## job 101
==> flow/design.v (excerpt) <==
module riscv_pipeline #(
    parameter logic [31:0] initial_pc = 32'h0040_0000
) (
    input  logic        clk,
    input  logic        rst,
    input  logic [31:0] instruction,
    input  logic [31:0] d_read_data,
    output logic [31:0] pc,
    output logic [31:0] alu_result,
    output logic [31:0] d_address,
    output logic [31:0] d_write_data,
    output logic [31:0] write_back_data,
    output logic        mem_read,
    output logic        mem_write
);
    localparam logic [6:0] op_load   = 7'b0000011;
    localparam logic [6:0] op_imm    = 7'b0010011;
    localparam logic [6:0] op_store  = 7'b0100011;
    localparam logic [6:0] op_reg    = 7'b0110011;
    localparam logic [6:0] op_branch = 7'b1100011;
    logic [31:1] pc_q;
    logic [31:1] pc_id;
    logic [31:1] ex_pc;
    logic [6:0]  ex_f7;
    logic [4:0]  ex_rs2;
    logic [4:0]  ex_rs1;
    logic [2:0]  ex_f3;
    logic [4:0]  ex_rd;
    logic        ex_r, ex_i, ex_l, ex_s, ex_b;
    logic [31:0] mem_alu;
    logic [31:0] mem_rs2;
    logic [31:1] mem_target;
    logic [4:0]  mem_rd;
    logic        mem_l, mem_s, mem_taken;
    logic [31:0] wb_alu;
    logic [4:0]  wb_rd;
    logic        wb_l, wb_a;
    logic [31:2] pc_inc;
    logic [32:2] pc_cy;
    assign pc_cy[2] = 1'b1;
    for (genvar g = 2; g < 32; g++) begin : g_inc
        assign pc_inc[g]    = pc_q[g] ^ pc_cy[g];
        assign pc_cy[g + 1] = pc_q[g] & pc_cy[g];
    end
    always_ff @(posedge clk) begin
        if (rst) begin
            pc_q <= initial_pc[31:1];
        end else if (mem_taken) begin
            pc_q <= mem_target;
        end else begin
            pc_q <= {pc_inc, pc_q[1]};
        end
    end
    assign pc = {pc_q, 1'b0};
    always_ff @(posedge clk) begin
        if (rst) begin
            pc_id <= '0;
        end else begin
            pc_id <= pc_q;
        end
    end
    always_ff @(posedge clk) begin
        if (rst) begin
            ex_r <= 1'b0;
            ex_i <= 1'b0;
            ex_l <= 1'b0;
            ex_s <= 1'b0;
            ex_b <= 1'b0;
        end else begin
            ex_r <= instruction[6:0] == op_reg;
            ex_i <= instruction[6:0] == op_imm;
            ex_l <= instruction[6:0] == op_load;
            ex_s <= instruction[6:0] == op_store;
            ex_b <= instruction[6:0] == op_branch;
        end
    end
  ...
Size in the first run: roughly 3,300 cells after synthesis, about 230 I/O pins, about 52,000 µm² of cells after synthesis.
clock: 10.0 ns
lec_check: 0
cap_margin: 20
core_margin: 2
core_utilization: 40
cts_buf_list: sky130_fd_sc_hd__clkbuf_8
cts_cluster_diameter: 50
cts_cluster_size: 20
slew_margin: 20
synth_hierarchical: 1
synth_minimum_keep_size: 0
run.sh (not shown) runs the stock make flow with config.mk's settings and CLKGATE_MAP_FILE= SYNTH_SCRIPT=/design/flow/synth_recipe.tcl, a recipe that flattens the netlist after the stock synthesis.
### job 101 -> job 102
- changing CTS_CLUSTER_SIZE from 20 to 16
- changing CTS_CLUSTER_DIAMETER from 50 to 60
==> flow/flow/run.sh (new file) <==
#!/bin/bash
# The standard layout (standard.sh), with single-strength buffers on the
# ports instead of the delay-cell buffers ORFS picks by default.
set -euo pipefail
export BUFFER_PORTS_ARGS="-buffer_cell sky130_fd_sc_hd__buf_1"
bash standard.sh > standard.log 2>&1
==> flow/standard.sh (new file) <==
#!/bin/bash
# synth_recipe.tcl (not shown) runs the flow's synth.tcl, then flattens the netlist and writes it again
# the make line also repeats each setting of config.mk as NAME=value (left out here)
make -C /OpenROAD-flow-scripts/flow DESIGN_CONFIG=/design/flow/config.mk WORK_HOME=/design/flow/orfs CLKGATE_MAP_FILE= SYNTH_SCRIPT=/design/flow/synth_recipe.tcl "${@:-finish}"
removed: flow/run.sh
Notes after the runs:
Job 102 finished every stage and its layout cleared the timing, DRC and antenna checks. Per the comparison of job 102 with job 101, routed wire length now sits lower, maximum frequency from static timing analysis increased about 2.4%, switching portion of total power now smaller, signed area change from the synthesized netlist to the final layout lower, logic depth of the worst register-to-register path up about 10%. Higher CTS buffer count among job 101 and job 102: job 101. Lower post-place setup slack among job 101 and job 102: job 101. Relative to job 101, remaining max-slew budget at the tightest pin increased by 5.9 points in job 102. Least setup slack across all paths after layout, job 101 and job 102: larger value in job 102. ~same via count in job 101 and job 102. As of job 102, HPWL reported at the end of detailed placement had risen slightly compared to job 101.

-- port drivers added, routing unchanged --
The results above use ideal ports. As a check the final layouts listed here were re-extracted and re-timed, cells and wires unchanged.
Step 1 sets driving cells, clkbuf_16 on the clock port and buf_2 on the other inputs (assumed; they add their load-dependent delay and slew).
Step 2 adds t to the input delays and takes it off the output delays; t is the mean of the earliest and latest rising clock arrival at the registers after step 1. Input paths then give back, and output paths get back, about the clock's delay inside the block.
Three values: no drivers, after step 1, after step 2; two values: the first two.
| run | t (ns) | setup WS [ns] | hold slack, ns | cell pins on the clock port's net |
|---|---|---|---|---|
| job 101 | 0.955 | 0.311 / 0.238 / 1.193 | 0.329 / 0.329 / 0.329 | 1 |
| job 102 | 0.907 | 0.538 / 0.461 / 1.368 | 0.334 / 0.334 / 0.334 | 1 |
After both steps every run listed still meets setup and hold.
□ □ □
**TO DO**
In the records above, the line with "logic [31:1] ex_pc;" marks the start and the line with "- changing CTS_CLUSTER_DIAMETER from 50 to 60" marks the end; copy that stretch exactly, both lines included, and nothing else.

**WRITTEN REPLY**
    logic [31:1] ex_pc;
    logic [6:0]  ex_f7;
    logic [4:0]  ex_rs2;
    logic [4:0]  ex_rs1;
    logic [2:0]  ex_f3;
    logic [4:0]  ex_rd;
    logic        ex_r, ex_i, ex_l, ex_s, ex_b;
    logic [31:0] mem_alu;
    logic [31:0] mem_rs2;
    logic [31:1] mem_target;
    logic [4:0]  mem_rd;
    logic        mem_l, mem_s, mem_taken;
    logic [31:0] wb_alu;
    logic [4:0]  wb_rd;
    logic        wb_l, wb_a;
    logic [31:2] pc_inc;
    logic [32:2] pc_cy;
    assign pc_cy[2] = 1'b1;
    for (genvar g = 2; g < 32; g++) begin : g_inc
        assign pc_inc[g]    = pc_q[g] ^ pc_cy[g];
        assign pc_cy[g + 1] = pc_q[g] & pc_cy[g];
    end
    always_ff @(posedge clk) begin
        if (rst) begin
            pc_q <= initial_pc[31:1];
        end else if (mem_taken) begin
            pc_q <= mem_target;
        end else begin
            pc_q <= {pc_inc, pc_q[1]};
        end
    end
    assign pc = {pc_q, 1'b0};
    always_ff @(posedge clk) begin
        if (rst) begin
            pc_id <= '0;
        end else begin
            pc_id <= pc_q;
        end
    end
    always_ff @(posedge clk) begin
        if (rst) begin
            ex_r <= 1'b0;
            ex_i <= 1'b0;
            ex_l <= 1'b0;
            ex_s <= 1'b0;
            ex_b <= 1'b0;
        end else begin
            ex_r <= instruction[6:0] == op_reg;
            ex_i <= instruction[6:0] == op_imm;
            ex_l <= instruction[6:0] == op_load;
            ex_s <= instruction[6:0] == op_store;
            ex_b <= instruction[6:0] == op_branch;
        end
    end
  ...
Size in the first run: roughly 3,300 cells after synthesis, about 230 I/O pins, about 52,000 µm² of cells after synthesis.
clock: 10.0 ns
lec_check: 0
cap_margin: 20
core_margin: 2
core_utilization: 40
cts_buf_list: sky130_fd_sc_hd__clkbuf_8
cts_cluster_diameter: 50
cts_cluster_size: 20
slew_margin: 20
synth_hierarchical: 1
synth_minimum_keep_size: 0
run.sh (not shown) runs the stock make flow with config.mk's settings and CLKGATE_MAP_FILE= SYNTH_SCRIPT=/design/flow/synth_recipe.tcl, a recipe that flattens the netlist after the stock synthesis.
### job 101 -> job 102
- changing CTS_CLUSTER_SIZE from 20 to 16
- changing CTS_CLUSTER_DIAMETER from 50 to 60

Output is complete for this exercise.